I have an imbalanced data set containing 12% of the positive class 88% negative. First, I ran a logistic regression with all my coefficients and got an average accuracy of 0.91 (I know that's not quite good given my class distribution), average sensitivity of 0.34 and average specificity of 0.97. Then I ran an additional logistic regression only using a subset of the coefficients. On average, I got higher accuracy, that is 0.98, lower sensitivity 0.32 and higher specificity, i.e. 0.98 . Is this quite normal or an error in my code? Or is it because of the class distribution, that the classifier using more coefficients is even better in predicting the majority class but worse in predicting the minority class?

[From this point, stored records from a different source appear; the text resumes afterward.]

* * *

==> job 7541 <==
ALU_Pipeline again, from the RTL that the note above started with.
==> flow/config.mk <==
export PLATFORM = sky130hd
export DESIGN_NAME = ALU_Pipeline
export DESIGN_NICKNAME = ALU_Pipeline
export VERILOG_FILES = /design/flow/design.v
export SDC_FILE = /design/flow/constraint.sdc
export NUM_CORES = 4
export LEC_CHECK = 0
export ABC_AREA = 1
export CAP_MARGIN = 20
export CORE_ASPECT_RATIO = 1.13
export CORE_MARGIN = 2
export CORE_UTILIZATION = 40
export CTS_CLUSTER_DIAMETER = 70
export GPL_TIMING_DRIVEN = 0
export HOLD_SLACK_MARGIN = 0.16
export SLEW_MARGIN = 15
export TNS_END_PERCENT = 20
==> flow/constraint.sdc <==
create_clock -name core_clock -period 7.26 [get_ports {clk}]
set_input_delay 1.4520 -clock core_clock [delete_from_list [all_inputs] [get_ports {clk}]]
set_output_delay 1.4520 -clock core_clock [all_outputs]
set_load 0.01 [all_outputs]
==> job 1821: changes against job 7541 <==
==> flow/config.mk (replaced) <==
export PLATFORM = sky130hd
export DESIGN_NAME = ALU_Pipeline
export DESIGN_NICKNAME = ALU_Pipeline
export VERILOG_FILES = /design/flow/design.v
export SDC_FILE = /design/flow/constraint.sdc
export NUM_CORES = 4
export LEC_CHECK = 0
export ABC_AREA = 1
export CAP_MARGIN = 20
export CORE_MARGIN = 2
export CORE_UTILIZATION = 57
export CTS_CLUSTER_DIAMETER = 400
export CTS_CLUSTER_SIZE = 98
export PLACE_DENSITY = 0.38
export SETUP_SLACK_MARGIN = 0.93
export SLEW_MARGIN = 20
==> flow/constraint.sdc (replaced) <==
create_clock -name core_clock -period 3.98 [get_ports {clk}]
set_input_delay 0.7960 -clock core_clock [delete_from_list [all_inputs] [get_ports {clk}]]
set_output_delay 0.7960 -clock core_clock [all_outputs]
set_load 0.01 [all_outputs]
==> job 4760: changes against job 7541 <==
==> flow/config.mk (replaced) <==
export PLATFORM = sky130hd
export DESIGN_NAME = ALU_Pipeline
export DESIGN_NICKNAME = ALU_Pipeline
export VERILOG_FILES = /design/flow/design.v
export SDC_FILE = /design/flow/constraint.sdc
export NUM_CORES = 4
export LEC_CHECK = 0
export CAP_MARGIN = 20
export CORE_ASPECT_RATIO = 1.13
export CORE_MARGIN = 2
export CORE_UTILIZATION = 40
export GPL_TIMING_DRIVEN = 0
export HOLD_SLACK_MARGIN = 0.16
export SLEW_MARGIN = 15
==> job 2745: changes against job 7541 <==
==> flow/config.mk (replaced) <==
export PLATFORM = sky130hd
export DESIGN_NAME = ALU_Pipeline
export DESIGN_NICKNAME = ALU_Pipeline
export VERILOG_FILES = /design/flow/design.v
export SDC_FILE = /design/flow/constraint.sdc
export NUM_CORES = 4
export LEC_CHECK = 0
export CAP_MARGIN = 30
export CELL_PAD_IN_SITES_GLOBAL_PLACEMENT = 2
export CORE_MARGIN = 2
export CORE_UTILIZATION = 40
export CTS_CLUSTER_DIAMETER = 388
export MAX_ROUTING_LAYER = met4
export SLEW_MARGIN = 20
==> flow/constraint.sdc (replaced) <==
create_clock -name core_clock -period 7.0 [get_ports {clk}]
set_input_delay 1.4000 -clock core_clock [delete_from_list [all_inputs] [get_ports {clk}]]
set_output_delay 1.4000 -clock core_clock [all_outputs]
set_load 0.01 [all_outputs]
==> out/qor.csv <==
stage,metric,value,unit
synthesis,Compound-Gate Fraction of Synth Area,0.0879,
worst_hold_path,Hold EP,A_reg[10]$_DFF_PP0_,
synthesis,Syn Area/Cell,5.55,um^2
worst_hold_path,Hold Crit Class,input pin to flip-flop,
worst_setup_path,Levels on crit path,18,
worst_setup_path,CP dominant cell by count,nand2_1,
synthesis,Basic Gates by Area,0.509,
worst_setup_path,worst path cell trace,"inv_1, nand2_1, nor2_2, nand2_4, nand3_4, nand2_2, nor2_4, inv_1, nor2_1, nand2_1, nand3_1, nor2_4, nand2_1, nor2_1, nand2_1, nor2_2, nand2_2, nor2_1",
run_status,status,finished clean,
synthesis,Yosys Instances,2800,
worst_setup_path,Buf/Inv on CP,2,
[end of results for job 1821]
try-tundra:
==> flow/design.v <==
module atan
(
    input                       clk         ,
    input                       rst_n       ,
    input                       trig        ,
    output                      vld         ,
    input       signed  [16:0]  para_in     ,
    output  reg signed  [11:0]  atany            
);
reg                     run_latch   ;
reg             [3:0]   cnt         ;
reg     signed  [18:0]  tmp1        ;
reg     signed  [18:0]  tmp2        ;
wire    signed  [19:0]  y0          ;
reg     signed  [19:0]  xr          ;
reg     signed  [19:0]  yr          ;
reg     signed  [19:0]  x2          ;
reg     signed  [19:0]  y2          ;
always @(posedge clk or negedge rst_n)
begin
    if (!rst_n)
        run_latch <= 1'b0;
    else
    begin
        if (trig)
            run_latch <= 1'b1;
        else if (cnt == 4'd9)
            run_latch <= 1'b0;
    end
end
always @(posedge clk or negedge rst_n)
begin
    if (!rst_n)
        cnt <= 4'd0;
    else
    begin
        if (run_latch)
            cnt <= cnt + 4'd1;
        else
            cnt <= 4'd0;
    end
end
assign vld = (cnt == 4'd10);
assign y0 = para_in<<2;
always @(*)
begin
    if (run_latch)
    begin
        case(cnt)
            4'd0:
            begin
                tmp1 = y2>>>1;
                tmp2 = x2>>>1;
            end
            4'd1:
            begin
                tmp1 = y2>>>2;
                tmp2 = x2>>>2;
            end
            4'd2:
            begin
                tmp1 = y2>>>3;
                tmp2 = x2>>>3;
            end
            4'd3:
            begin
                tmp1 = y2>>>4;
                tmp2 = x2>>>4;
            end
            4'd4:
            begin
                tmp1 = y2>>>5;
                tmp2 = x2>>>5;
            end
            4'd5:
            begin
                tmp1 = y2>>>6;
                tmp2 = x2>>>6;
            end
            4'd6:
            begin
                tmp1 = y2>>>7;
                tmp2 = x2>>>7;
            end
            4'd7:
            begin
                tmp1 = y2>>>8;
                tmp2 = x2>>>8;
            end
            4'd8:
            begin
                tmp1 = y2>>>9;
                tmp2 = x2>>>9;
            end
            4'd9:
            begin
                tmp1 = y2>>>10;
                tmp2 = x2>>>10;
            end
            default:     
            begin
                tmp1 = 19'd0;
                tmp2 = 19'd0;
            end
        endcase
    end
    else
    begin
        tmp1 = 19'd0;
        tmp2 = 19'd0;
    end
end
always @(*)
begin
    if (run_latch)
    begin
        if ((x2[19] == y2[19]) | (x2 == 20'd0) | (y2 == 20'd0))
        begin
            xr = x2 + tmp1;
            yr = y2 - tmp2;
        end
        else
        begin
            xr = x2 - tmp1;
            yr = y2 + tmp2;
        end
    end
    else
    begin
        xr = 20'd0;
        yr = 20'd0;
    end
end
always @(posedge clk or negedge rst_n)
begin
    if (!rst_n)
    begin
        x2 <= 20'd0;
        y2 <= 20'd0;
    end
    else
    begin
        if (trig)
        begin
            if (~para_in[16]) 
            begin
                x2 <= 20'd1024 + y0;
                y2 <= y0 - 20'd1024;
            end
            else  
            begin
                x2 <= 20'd1024 - y0;
                y2 <= y0 + 20'd1024;
            end
        end
        else if (run_latch)
        begin
            x2 <= xr;
            y2 <= yr;
        end
    end
end
always @(posedge clk or negedge rst_n)
begin
    if (!rst_n)
        atany <= 12'd0;
    else 
    begin
        if (trig)
        begin
            if (~para_in[16]) 
                atany <= 12'd804;
            else 
                atany <= 12'd3292;
        end
        else if (run_latch)
        begin
            case (cnt)
                4'd0: 
                begin
                    if ((x2[19] == y2[19]) | (x2 == 20'd0) | (y2 == 20'd0))
                        atany <= atany + 12'd475;
                    else
                        atany <= atany - 12'd475;
                end
                4'd1: 
                begin
                    if ((x2[19] == y2[19]) | (x2 == 20'd0) | (y2 == 20'd0)) 
                        atany <= atany + 12'd251;
                    else
                        atany <= atany - 12'd251;
                end
                4'd2: 
                begin
                    if ((x2[19] == y2[19]) | (x2 == 20'd0) | (y2 == 20'd0)) 
                        atany <= atany + 12'd127;
                    else
                        atany <= atany - 12'd127;
                end
                4'd3: 
                begin
                    if ((x2[19] == y2[19]) | (x2 == 20'd0) | (y2 == 20'd0))
                        atany <= atany + 12'd64;
                    else
                        atany <= atany - 12'd64;
                end
                4'd4: 
                begin
                    if ((x2[19] == y2[19]) | (x2 == 20'd0) | (y2 == 20'd0))
                        atany <= atany + 12'd32;
                    else
                        atany <= atany - 12'd32;
                end
                4'd5: 
                begin
                    if ((x2[19] == y2[19]) | (x2 == 20'd0) | (y2 == 20'd0))
                        atany <= atany + 12'd16;
                    else
                        atany <= atany - 12'd16;
                end
                4'd6: 
                begin
                    if ((x2[19] == y2[19]) | (x2 == 20'd0) | (y2 == 20'd0))
                        atany <= atany + 12'd8;
                    else
                        atany <= atany - 12'd8;
                end
                4'd7: 
                begin
                    if ((x2[19] == y2[19]) | (x2 == 20'd0) | (y2 == 20'd0))
                        atany <= atany + 12'd4;
                    else
                        atany <= atany - 12'd4;
                end
                4'd8: 
                begin
                    if ((x2[19] == y2[19]) | (x2 == 20'd0) | (y2 == 20'd0))
                        atany <= atany + 12'd2;
                    else
                        atany <= atany - 12'd2;
                end
                4'd9: 
                begin
                    if ((x2[19] == y2[19]) | (x2 == 20'd0) | (y2 == 20'd0))
                        atany <= atany + 12'd1;
                    else
                        atany <= atany - 12'd1;
                end
            endcase
        end
    end
end
endmodule
make LEC_CHECK=0 ABC_AREA=1 CAP_MARGIN=40 CELL_PAD_IN_SITES_DETAIL_PLACEMENT=0 CORE_ASPECT_RATIO=0.6 CORE_MARGIN=10 CORE_UTILIZATION=51 CTS_CLUSTER_SIZE=73 GPL_ROUTABILITY_DRIVEN=0 GPL_TIMING_DRIVEN=0 HOLD_SLACK_MARGIN=0.19 MIN_ROUTING_LAYER=met2 PLACE_DENSITY=0.66 SETUP_SLACK_MARGIN=0.28 SLEW_MARGIN=10 TNS_END_PERCENT=70 finish   # period 4.28 ns
run.sh (not shown) runs the stock make flow with config.mk's settings and CLKGATE_MAP_FILE=.
For try-tundra, the flow was terminated by a tool error in global routing (5_1_grt) and produced no final design.
> inputs changed (try-tundra -> try-garnet)
- ABC_AREA removed (was 1)
- GPL_TIMING_DRIVEN removed (was 0)
- CORE_MARGIN changed from 10 to 2
- SETUP_SLACK_MARGIN removed (was 0.28)
- CORE_ASPECT_RATIO removed (was 0.6)
- HOLD_SLACK_MARGIN removed (was 0.19)
- CTS_CLUSTER_SIZE removed (was 73)
- TNS_END_PERCENT removed (was 70)
- CORE_UTILIZATION changed from 51 to 40
- CELL_PAD_IN_SITES_DETAIL_PLACEMENT removed (was 0)
- GPL_ROUTABILITY_DRIVEN removed (was 0)
- PLACE_DENSITY removed (was 0.66)
- SLEW_MARGIN changed from 10 to 20
- CAP_MARGIN changed from 40 to 20
- MIN_ROUTING_LAYER removed (was met2)
- the clock period (ns, I/O delays scaled along) changed from 4.28 to 5.7
Findings:
Looking at the reports, try-garnet completed the entire flow and the layout it produced met the timing, design-rule and antenna checks. The log for try-tundra ends in global routing (5_1_grt) with error GRT-0116, so the run never completed. For the xor/xnor cell area share of the yosys netlist, try-garnet came in 2.7 points higher than try-tundra did. Row netlist area before placement: try-garnet lower / try-tundra higher. When try-garnet is measured against try-tundra, its count of buffers inserted at the top-level ports turns out about 19% higher. Taking try-tundra as the reference, in try-garnet mux contribution to synthesized area went up 3.5 points, synthesized chip area reported by yosys went down 4.0%. Post-placement worst setup slack, try-garnet and try-tundra: smaller value in try-tundra. Gate count after technology mapping for try-garnet is lower than for try-tundra.
Changes in try-raven relative to try-garnet:
- CORE_UTILIZATION changed from 40 to 68
- SETUP_SLACK_MARGIN newly set to 1.28
- the clock period (ns, I/O delays scaled along) changed from 5.7 to 4.48
--- outcome ---
try-raven did not make it past global routing (5_1_grt), where a tool error ended it. Compared with try-garnet, try-raven shows a lower die span in y. try-raven vs try-garnet: total number of placement rows down by more than 10%. Diff try-garnet -> try-raven | last weighted congestion value of the routability-driven placer | increase of 18%. On area after detailed placement, the lower figure sits with try-garnet, not try-raven. The setup fix buffers added after clock tree synthesis reported for try-raven is greater than that of try-garnet by 50. Relative to try-garnet, horizontal extent of the die decreased by about 23% in try-raven. try-raven improves on try-garnet in die size. The run showing the greater sum of net half-perimeters after detailed placement is try-raven. Placeable core region, try-garnet and try-raven: lower on try-raven. Compared try-raven against try-garnet; placed instance count within noise. Any difference in number of distinct library cells after synthesis between try-garnet and try-raven is small enough to ignore.

RTL: the design.v shown in full above, as it stands there.
make LEC_CHECK=0 ABC_AREA=1 CAP_MARGIN=20 CORE_MARGIN=2 CORE_UTILIZATION=72 CTS_CLUSTER_DIAMETER=41 PLACE_DENSITY_LB_ADDON=0.21 SLEW_MARGIN=20 finish   # period 4.84 ns
The starting point finished clean.
==> next run, changes <==
CTS_CLUSTER_SIZE = 13   (was unset)
HOLD_SLACK_MARGIN = 0.24   (was unset)
clock period = 4.03 ns   (was 4.84 ns; I/O delays follow)
Effect: With this change the flow failed in global routing. Die size is unchanged. Synthesized area stays the same. Synthesized cell count does not change.
==> next run, changes <==
ABC_AREA = unset   (was 1)
CORE_UTILIZATION = 57   (was 72)
CTS_CLUSTER_DIAMETER = unset   (was 41)
CTS_CLUSTER_SIZE = unset   (was 13)
HOLD_SLACK_MARGIN = unset   (was 0.24)
PLACE_DENSITY_LB_ADDON = unset   (was 0.21)
clock period = 5.7 ns   (was 4.03 ns; I/O delays follow)
This time the run finished with timing, DRC and antenna clean; area after synthesis drops by 4.0%; die area came out higher by about 20%; synthesized cell count fell by 23%.
==> next run, changes <==
CORE_UTILIZATION = 68   (was 57)
clock period = 8.24 ns   (was 5.7 ns; I/O delays follow)
What happened: Routed wire length shrinks by 5.3%; non-clock buffer count is lower by 30; die area drops by 16%; worst setup slack is better by 1.5 ns; synthesized area is unchanged; clock skew is about the same; design area went down by 2.6%; maximum frequency falls by 16%.

// atan: RTL as listed in full above, without the edits since
make LEC_CHECK=0 ABC_AREA=0 CAP_MARGIN=20 CORE_ASPECT_RATIO=0.5 CORE_MARGIN=2 CORE_UTILIZATION=40 CTS_CLUSTER_DIAMETER=208 CTS_CLUSTER_SIZE=99 GPL_ROUTABILITY_DRIVEN=0 HOLD_SLACK_MARGIN=-0.07 PLACE_DENSITY_LB_ADDON=0.3 SLEW_MARGIN=20 TNS_END_PERCENT=20 finish   # period 6.0 ns
The baseline produced a clean layout.
==> next run, changes <==
--- a/flow/config.mk
+++ b/flow/config.mk
@@ -9,0 +10 @@
+export CELL_PAD_IN_SITES_GLOBAL_PLACEMENT = 3
@@ -12,2 +13,2 @@
-export CORE_UTILIZATION = 40
-export CTS_CLUSTER_DIAMETER = 208
+export CORE_UTILIZATION = 39
+export CTS_CLUSTER_DIAMETER = 210
@@ -16,2 +17,3 @@
-export HOLD_SLACK_MARGIN = -0.07
-export PLACE_DENSITY_LB_ADDON = 0.3
+export HOLD_SLACK_MARGIN = 0.28
+export PLACE_DENSITY_LB_ADDON = 0.29
+export SETUP_SLACK_MARGIN = -0.29
@@ -19 +21 @@
-export TNS_END_PERCENT = 20
+export TNS_END_PERCENT = 15
The changed run produced a clean layout; clock-buffer cell count came out higher by 2; via count came out lower by 3.1%; synthesized cell count stays the same; core utilization came out lower by 0.46 points.
==> next run, changes <==
==> flow/config.mk (replaced) <==
export PLATFORM = sky130hd
export DESIGN_NAME = atan
export DESIGN_NICKNAME = atan
export VERILOG_FILES = /design/flow/design.v
export SDC_FILE = /design/flow/constraint.sdc
export NUM_CORES = 4
export LEC_CHECK = 0
export ABC_AREA = 1
export CAP_MARGIN = 20
export CORE_MARGIN = 2
export CORE_UTILIZATION = 40
export CTS_CLUSTER_DIAMETER = 208
export CTS_CLUSTER_SIZE = 99
export GPL_ROUTABILITY_DRIVEN = 0
export PLACE_DENSITY_LB_ADDON = 0.3
export SLEW_MARGIN = 20
export TNS_END_PERCENT = 20
=> Final cell count is higher by about 24%. Synthesized cell count is higher by 31%. Fmax is higher by about 9%.
==> next run, changes <==
--- a/flow/config.mk
+++ b/flow/config.mk
@@ -8 +8 @@
-export ABC_AREA = 1
+export ABC_AREA = 0
@@ -11 +11 @@
-export CORE_UTILIZATION = 40
+export CORE_UTILIZATION = 65
@@ -14,0 +15 @@
+export HOLD_SLACK_MARGIN = -0.1
=> Sequential cell count is unchanged. Maximum frequency falls by 6.0%. Global-route usage rises by 13 points. Wire length falls by 14%. Critical path depth falls by 3. Clock skew rises by 8.2 ps. Final area falls by 5.6%. Die size falls by 40%. Core utilization rises by 27 points.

This is a classic example of the harm caused by the use of a discontinuous improper scoring rule. A simpler example is shown in the Information Loss chapter in Biostatistics for Biomedical Research, available from http://biostat.mc.vanderbilt.edu/ClinStat. Not only can classification "accuracy" do this it can sometimes tell you that using predictors is worse than just using the overall average risk to predict every subject's outcome. Sensitivity and specificity are also improper accuracy scores and are discussed at length in the Diagnosis chapter of the same notes.
Logistic regression was never intended to be used for the crude and arbitrary task of classification. It is a direct probability model.